Records from a data source

===== config.mk =====
export PLATFORM = sky130hd
export DESIGN_NAME = zeroriscy_irq_arbiter
export DESIGN_NICKNAME = d
export VERILOG_FILES = /design/src/rtl/zeroriscy_irq_arbiter.sv
export SDC_FILE = /design/constraint.sdc
export NUM_CORES = 1
export LEC_CHECK = 0
export ABC_AREA = 1
export CAP_MARGIN = 20
export CORE_MARGIN = 2
export CORE_UTILIZATION = 39
export CTS_CLUSTER_DIAMETER = 40
export DETAILED_ROUTE_END_ITERATION = 7
export PLACE_DENSITY = 0.82
export SETUP_SLACK_MARGIN = 0.4
export SLEW_MARGIN = 20
export SYNTH_ARGS = -nofsm -noshare
export SYNTH_HDL_FRONTEND = slang
export SYNTH_SLANG_ARGS = --single-unit
export TNS_END_PERCENT = 30

===== constraint.sdc =====
create_clock -name clk -period 2.25 [get_ports clk]
set_clock_uncertainty 0.1 [all_clocks]
set_input_delay 0.5625 -clock clk [delete_from_list [all_inputs] [get_ports clk]]
set_output_delay 0.5625 -clock clk [all_outputs]
set_load 0.01 [all_outputs]

===== src/rtl/zeroriscy_irq_arbiter.sv =====
// Interrupt arbiter feeding the zero-riscy irq_i/irq_id_i handshake: pending/mask registers plus IDLE/REQ/DONE request FSM.
// Optional build macro IRQ_EDGE_DETECT_EN selects rising-edge source capture instead of level capture.
module zeroriscy_irq_arbiter #(
    parameter int NUM_IRQ = 32
) (
    input  logic               clk,
    input  logic               rst_n,
    input  logic [NUM_IRQ-1:0] irq_src_i,
    input  logic               mask_we_i,
    input  logic [NUM_IRQ-1:0] mask_wdata_i,
    input  logic [NUM_IRQ-1:0] pend_set_i,
    input  logic [NUM_IRQ-1:0] pend_clr_i,
    output logic               irq_o,
    output logic [4:0]         irq_id_o,
    input  logic               irq_ack_i,
    input  logic [4:0]         irq_ack_id_i,
    output logic [NUM_IRQ-1:0] mask_o,
    output logic [NUM_IRQ-1:0] pending_o
);

    typedef enum logic [1:0] {
        S_IDLE = 2'd0,
        S_REQ  = 2'd1,
        S_DONE = 2'd2
    } state_e;

    state_e               state_q, state_d;
    logic                 irq_q, irq_d;
    logic [4:0]           irq_id_q, irq_id_d;
    logic [NUM_IRQ-1:0]   pending_q, pending_d;
    logic [NUM_IRQ-1:0]   mask_q, mask_d;
    logic [NUM_IRQ-1:0]   src_event_s;
    logic [NUM_IRQ-1:0]   active_s;
    logic [31:0]          active_ext_s;
    logic [31:0]          ack_onehot_s;
    logic [NUM_IRQ-1:0]   ack_clr_s;
    logic                 ack_take_s;

    // Lowest set index of v; returns 0 when v is empty (caller guards with |v).
    function automatic logic [4:0] lowest_idx(input logic [NUM_IRQ-1:0] v);
        logic [4:0] idx;
        idx = 5'd0;
        for (int i = NUM_IRQ - 1; i >= 0; i--) begin
            if (v[i]) begin
                idx = 5'(i);
            end else begin
                idx = idx;
            end
        end
        return idx;
    endfunction

`ifdef IRQ_EDGE_DETECT_EN
    logic [NUM_IRQ-1:0] src_prev_q;

    // Previous source levels for rising-edge detection.
    always_ff @(posedge clk or negedge rst_n) begin
        if (!rst_n) begin
            src_prev_q <= {NUM_IRQ{1'b0}};
        end else begin
            src_prev_q <= irq_src_i;
        end
    end

    assign src_event_s = irq_src_i & ~src_prev_q;
`else
    assign src_event_s = irq_src_i;
`endif

    // Next-state logic for the request FSM, pending and mask registers.
    always_comb begin
        state_d      = state_q;
        irq_id_d     = irq_id_q;
        ack_take_s   = 1'b0;
        active_s     = pending_q & mask_q;
        active_ext_s = 32'(active_s);
        // Ids beyond NUM_IRQ shift out of the vector and so clear nothing.
        ack_onehot_s = 32'd1 << irq_ack_id_i;

        case (state_q)
            S_IDLE: begin
                if (|active_s) begin
                    state_d  = S_REQ;
                    irq_id_d = lowest_idx(active_s);
                end else begin
                    state_d  = S_IDLE;
                end
            end
            S_REQ: begin
                if (irq_ack_i) begin
                    state_d    = S_DONE;
                    ack_take_s = 1'b1;
                end else if (!active_ext_s[irq_id_q]) begin
                    state_d = S_IDLE;
                end else begin
                    state_d = S_REQ;
                end
            end
            S_DONE: begin
                state_d = S_IDLE;
            end
            default: begin
                state_d = S_IDLE;
            end
        endcase

        if (ack_take_s) begin
            ack_clr_s = ack_onehot_s[NUM_IRQ-1:0];
        end else begin
            ack_clr_s = {NUM_IRQ{1'b0}};
        end

        // Set terms are OR-ed in last so a same-cycle event beats any clear.
        pending_d = (pending_q & ~(pend_clr_i | ack_clr_s)) | src_event_s | pend_set_i;

        if (mask_we_i) begin
            mask_d = mask_wdata_i;
        end else begin
            mask_d = mask_q;
        end

        irq_d = (state_d == S_REQ);
    end

    // State and output registers.
    always_ff @(posedge clk or negedge rst_n) begin
        if (!rst_n) begin
            state_q   <= S_IDLE;
            irq_q     <= 1'b0;
            irq_id_q  <= 5'd0;
            pending_q <= {NUM_IRQ{1'b0}};
            mask_q    <= {NUM_IRQ{1'b0}};
        end else begin
            state_q   <= state_d;
            irq_q     <= irq_d;
            irq_id_q  <= irq_id_d;
            pending_q <= pending_d;
            mask_q    <= mask_d;
        end
    end

    assign irq_o     = irq_q;
    assign irq_id_o  = irq_id_q;
    assign mask_o    = mask_q;
    assign pending_o = pending_q;

endmodule


Word level (Yosys, flattened, before mapping):

Index checks and enable logic that the tools add are counted.

* register bits after elaboration: 72
* input port bits: 137
* word-level logic and storage cells: 59

* $lt $le $gt $ge: 1
* eq/ne operators: 2
* shift operators: 1
* multiplexer cells: 41
* bitwise logic cells: 6
* reductions and logical operators: 3

Operator list (count)
* 5-bit two-way mux: 32
* 32-bit bitwise OR: 3
* 32-bit bitwise AND: 2
* 32-bit two-way mux: 1
* 32-bit NOT: 1
* 32-bit OR reduction: 1
* 1-bit by 5-bit left shift with 32-bit output (first input constant): 1
* 5-bit by 6-bit less-than comparator with 1-bit output (second input constant): 1
* 1-bit binary-select mux with 5-bit select: 1
* 1-bit two-way mux: 5
* 2-bit by 1-bit equality test with 1-bit output (second input constant): 2
* 2-bit case mux with 2 select lines: 1
* 2-bit zero test: 1
* 2-bit two-way mux: 1
* 2-bit AND reduction: 1

Longest topological paths before layout:

* word-level depth: 33
* mapped depth: 34

Worst setup path before layout:

OpenSTA, ideal clock, no wires.

* kind: flip-flop to flip-flop
* start point: reg pending_q[31] (netlist: pending_o[31])
* end point: reg irq_id_q[0] (netlist: irq_id_o[0])
* setup time: 117 ps
* data arrival time: 1888 ps
* required time: 2033 ps
* setup slack: 145 ps
* stages on the path, launching flop included: 35
* clock period less this slack: 2105 ps
* path through: dfrtp_1 -> nand2_2 -> inv_2 -> nand2_1 -> nand2_1 -> nand2_1 -> nand2_1 -> nand2_1 -> nand2_1 -> nand2_1 -> nand2_1 -> nand2_1 -> nand2_1 -> nand2_1 -> nand2_1 -> nand2_1 -> nand2_1 -> nand2_1 -> nand2_1 -> nand2_1 -> nand2_1 -> nand2_1 -> nand2_1 -> nand2_1 -> nand2_1 -> nand2_1 -> nand2_1 -> nand2_1 -> nand2_1 -> nand2_1 -> nand2_1 -> nand2_1 -> nand2_1 -> nand2_1 -> nand2_1

* longest elaborated chain between the ends: 33

RTL lines
* from (decl): RTL line 30 `logic [NUM_IRQ-1:0] pending_q, pending_d;`
* from (signal assigned): RTL line 131 `pending_q <= {NUM_IRQ{1'b0}};`
* from (signal assigned): RTL line 137 `pending_q <= pending_d;`
* 32-bit bitwise AND *: RTL line 75 `active_s = pending_q & mask_q;`
* 5-bit two-way mux (32 in series): RTL line 44 `if (v[i]) begin`
* to (signal assigned): RTL line 136 `irq_id_q <= irq_id_d;`
* to (decl): RTL line 29 `logic [4:0] irq_id_q, irq_id_d;`

Every way passes the cells marked *; elsewhere a longest branch is shown, timed or not.
A chain may end at the register's enable or synchronous reset.

Worst setup path in the final report:

* start point: reg mask_q[31] (netlist: mask_o[31])
* end point: reg irq_id_q[0] (netlist: irq_id_o[0])

* longest elaborated chain between the ends: 33

RTL lines
* from (decl): RTL line 31 `logic [NUM_IRQ-1:0] mask_q, mask_d;`
* from (signal assigned): RTL line 132 `mask_q <= {NUM_IRQ{1'b0}};`
* from (signal assigned): RTL line 138 `mask_q <= mask_d;`
* 32-bit bitwise AND *: RTL line 75
* 5-bit two-way mux (32 in series): RTL line 44

Marks and branches as above.

==> impl_summary.log <==
[metrics] number of detailed-routing iterations run before antenna repair: 6
[metrics] number of cells after detailed placement: 735
[metrics] worst path setup slack after routing: -0.0280 ns
[metrics] number of instances in the synthesized netlist: 407
[metrics] combinational family with the most area after synthesis: simple AND/OR/NAND/NOR gates
[metrics] IO Port Bufs: 206
[metrics] data arrival time at the worst-slack endpoint: 2.43 ns
[metrics] maximum clock frequency: 439 MHz
[metrics] clock period minus final worst setup slack: roughly 2.3 ns
[metrics] H-tree levels: 3
[metrics] final standard cell area without fillers: 6280 um2
[metrics] delay of the slowest cell on the worst path: 0.41 ns
[metrics] power share of the clock group: 0.276
[metrics] Static Leakage: 2.71 nW
[metrics] Compound-Gate Fraction of Synth Area: 0.168
[metrics] Max Fanout on Critical Path: 2
[metrics] Buffers & Inverters on Critical Path: 1
[metrics] Hold Path Class: in2async
[metrics] kind of end point of the critical path: flip-flop
[metrics] number of cells in the finished layout apart from fillers: 761
[metrics] clock sink count: 72
[metrics] largest vdd supply drop: 372 uV
[metrics] filler cell count: between 700 and 800
[metrics] Syn-to-layout area delta: 71.8%
[metrics] met2 Track Usage GR: 0.490
[metrics] final design utilization: 0.687
[metrics] count of vias placed by the detailed router: 4140
[metrics] most used cell, CP: sky130_fd_sc_hd__nand2_1
[metrics] normalized max-slew margin: 0.540
[metrics] parity-gate share of the synthesized area counting xor and xnor cells: 0
[metrics] post-synthesis mux area share: 0.0985
[metrics] kind of cell adding the most delay to the critical path: simple AND/OR/NAND/NOR gates
[metrics] Worst Setup Start Kind: flip-flop
[metrics] number of hold-slack violations in the final timing report: 0
[metrics] die height: between 100 and 150 um
[metrics] floorplan die area: 10200 um2
[metrics] antenna violation net count after detailed routing: 0
[metrics] violation count after the first detailed-route iteration: 243
[metrics] Overall Power: 4.24 mW
[metrics] number of cells on the worst reg-to-reg path: 34
[metrics] Worst-Margin Slew: between 0.6 and 0.7 ns
[metrics] Reg2Reg Setup Slack: -0.03 ns
[metrics] final estimated routing congestion in global placement: 0.927
[metrics] worst setup slack before clock tree synthesis: -0.0700 ns
[metrics] Inserted Clock Buffers: 9
[metrics] global-route total usage across every layer: 0.287
[metrics] Syn Nets: 544
[metrics] post-placement cell area: 5990 um2
[metrics] worst reg2reg path endpoint: irq_id_o[0]$_DFFE_PN0P_
[metrics] Sequential Power Share: 0.379
[metrics] Internal: between 2 and 3 mW
[metrics] total number of yosys warnings: 0
[metrics] Slowest-stage cell, CP: sky130_fd_sc_hd__dfrtp_1
[metrics] clock tree from TritonCTS: yes
[metrics] count of final setup violators: 1
[metrics] I/O pin count: 207
[metrics] maximum number of pins on one net before global-route repair: between 50 and 60
[metrics] unrepaired setup endpoints after global routing: yes
[metrics] gr ovfl total: 0
[metrics] area share of and/or/nand/nor cells after synthesis: 0.208
[metrics] ratio of cells with drive above 1 in the final layout: 0.151
[metrics] final-report max-slew violation count: 0
[metrics] power density over cell area: 675 nW/um2
[metrics] switch share: 0.349
[metrics] critical path class: reg2reg
[metrics] HPWL after detailed placement: between 10000 and 15000 um
[metrics] post-synth cell types: 26
[metrics] post-route fraction of the period consumed by the critical path: 1.01
[metrics] clock network latency to the later pin of the worst-skew pair: approximately 0.37 ns
[metrics] P_sw: 1.48 mW
[metrics] status: finished with violations
[metrics] site row count: 35
[metrics] vias per cell: around 5.4
[metrics] Routed wire per std cell: between 15 and 20 um
[metrics] number of maximum-capacitance constraint violations: 0
[metrics] clock transition at the registers of the reported paths: 0.09 ns
[metrics] Post-layout nets: 782
[metrics] global-route met3 utilization: 0.0818
[metrics] Syn Std Cell Area: ~3700 um2
[metrics] post-route DRC violation count: 0
[metrics] violations in the final reports: setup timing
[metrics] most heavily used metal layer in global routing: met2
[metrics] Worst EP required: around 2.4 ns
[metrics] flip-flop and latch count after synthesis: 72
[metrics] total negative setup slack: -0.0280 ns
[metrics] part of the Yosys area used for sequential elements: 0.492
[metrics] Die Wd: 101 um
[metrics] combinational share of power: 0.346
[metrics] final hold slack: 0.127 ns
[metrics] total wire length: 14200 um
[metrics] vias in the first global route: 4348
[metrics] CTS max path bufs: 2
[metrics] Std-Cell Core Area: ~9200 um2
[metrics] first-pass GRT wire length: 22000 um
[metrics] Crit Reg-Reg Startpoint: mask_o[31]$_DFFE_PN0P_
[metrics] number of antenna cells inserted: 0
[metrics] syn avg cell area: 8.99 um2
[metrics] post-synthesis adder-cell area fraction: 0
[metrics] Clock Tree Root: sky130_fd_sc_hd__clkbuf_8
[metrics] initial antenna violation count: 0
[metrics] initial cell density of the core: 0.400
[metrics] met1 global-route usage: 0.339
[metrics] Critical Path Source: mask_o[31]$_DFFE_PN0P_
sequential cells by signal, summed over array words and instances (netlist names):
signal and cells:
irq_id_o 5, irq_o 1, pending_o 32, state_q 2
mask_o 32
cells in the final DEF (no fill, tap or decap), drive strengths merged, types with 5 or more instances in the layout:
master	n
clkdlybuf4s15	7
dfrtp	72
nor2	58
mux2	32
nand2	100
a21oi	20
clkdlybuf4s50	133
clkbuf	9
nor4	5
nand3	11
o211ai	7
o21ai	20
buf	32
o221ai	6
a31oi	10
a211o	24
dlygate4sd2	62
inv	24
metal layers:
metal,share of wire,up-vias
li1,-,1902
met1,0.38,1966
met2,0.49,237
met3,0.098,35
met4,0.035,0
met5,0,-
worst max-delay path by stage:
| stage | end | slack (ns) | cells past startpoint |
|---|---|---|---|
| floorplan | irq_id_o[0]$_DFFE_PN0P_ | 0.15 | 34 |
| global placement | pending_o[26]$_DFF_PN0_ | -0.05 | 6 |
| detailed placement | pending_o[14]$_DFF_PN0_ | -0.07 | 5 |
| CTS | irq_id_o[0]$_DFFE_PN0P_ | -0.003 | 34 |
| global route | irq_id_o[0]$_DFFE_PN0P_ | -0.45 | 34 |
| finish | irq_id_o[0]$_DFFE_PN0P_ | -0.03 | 34 |
Yosys cell counts, drive strengths merged:
| cell type | instances | share of area |
|---|---|---|
| a211o | 24 | 0.058 |
| a21oi | 20 | 0.027 |
| a31oi | 10 | 0.017 |
| a41oi | 1 | 0.0024 |
| buf | 3 | 0.0031 |
| clkbuf | 6 | 0.0062 |
| dfrtp | 72 | 0.49 |
| inv | 23 | 0.024 |
| mux2 | 32 | 0.098 |
| nand2 | 100 | 0.12 |
| nand3 | 11 | 0.015 |
| nand3b | 2 | 0.0041 |
| nand4 | 3 | 0.0051 |
| nor2 | 58 | 0.060 |
| nor4 | 5 | 0.0085 |
| o211ai | 7 | 0.014 |
| o21ai | 20 | 0.027 |
| o221ai | 6 | 0.014 |
| o22ai | 2 | 0.0034 |
| o31ai | 2 | 0.0041 |
power groups by stage:
stage	Combinational, mW	Clock (mW)	Sequential [mW]
2_1_floorplan	0.648	0	1.64
6_report	1.47	1.17	1.61
4_1_cts	1.44	1.17	1.59
5_1_grt	1.61	1.23	1.63
3_3_place_gp	1.43	0	1.62
3_5_place_dp	1.45	0	1.63
final cells by class:
cell class / count / area (um2) / area share
well taps: 111 / 139 / 0.0221
clock buffers: 9 / 124 / 0.0197
flip-flops and latches: 72 / 1800 / 0.287
inverters: 23 / 88.8 / 0.0141
repair buffers: 236 / 2230 / 0.355
multi-input cells: 303 / 1800 / 0.287
clock inverters: 7 / 95.1 / 0.0151
worst register-to-register path: cells and delay by family (launching register included):
kind / cells / cell delay, ns
simple gates: 33 / 1.61
flops: 1 / 0.41
buf+inv: 1 / 0.03
cell families (layout without fill, tap and decap cells):
group | after synthesis | in the layout
DFF | 72 | 72
buffers and inverters | 32 | 275
muxes | 32 | 32
AOI/OAI and AO/OA | 92 | 92
and+or+nand+nor | 179 | 179
timing repair:
item                       in CTS  in global routing
gates resized for setup        84                 15
hold buffers                    0                  0
hold endpoints to repair        0                  0
buffers inserted               10                  0
pin swaps                       5                  1
setup endpoints to repair      80                 33
Power figures use the tool's default switching activity.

Exercise details
Print, from the entries above, the line with "Worst setup path in", the line with "[metrics] Compound-Gate Fraction" and all lines between them, exactly and with nothing else.

Response for this exercise
Worst setup path in the final report:

* start point: reg mask_q[31] (netlist: mask_o[31])
* end point: reg irq_id_q[0] (netlist: irq_id_o[0])

* longest elaborated chain between the ends: 33

RTL lines
* from (decl): RTL line 31 `logic [NUM_IRQ-1:0] mask_q, mask_d;`
* from (signal assigned): RTL line 132 `mask_q <= {NUM_IRQ{1'b0}};`
* from (signal assigned): RTL line 138 `mask_q <= mask_d;`
* 32-bit bitwise AND *: RTL line 75
* 5-bit two-way mux (32 in series): RTL line 44

Marks and branches as above.

==> impl_summary.log <==
[metrics] number of detailed-routing iterations run before antenna repair: 6
[metrics] number of cells after detailed placement: 735
[metrics] worst path setup slack after routing: -0.0280 ns
[metrics] number of instances in the synthesized netlist: 407
[metrics] combinational family with the most area after synthesis: simple AND/OR/NAND/NOR gates
[metrics] IO Port Bufs: 206
[metrics] data arrival time at the worst-slack endpoint: 2.43 ns
[metrics] maximum clock frequency: 439 MHz
[metrics] clock period minus final worst setup slack: roughly 2.3 ns
[metrics] H-tree levels: 3
[metrics] final standard cell area without fillers: 6280 um2
[metrics] delay of the slowest cell on the worst path: 0.41 ns
[metrics] power share of the clock group: 0.276
[metrics] Static Leakage: 2.71 nW
[metrics] Compound-Gate Fraction of Synth Area: 0.168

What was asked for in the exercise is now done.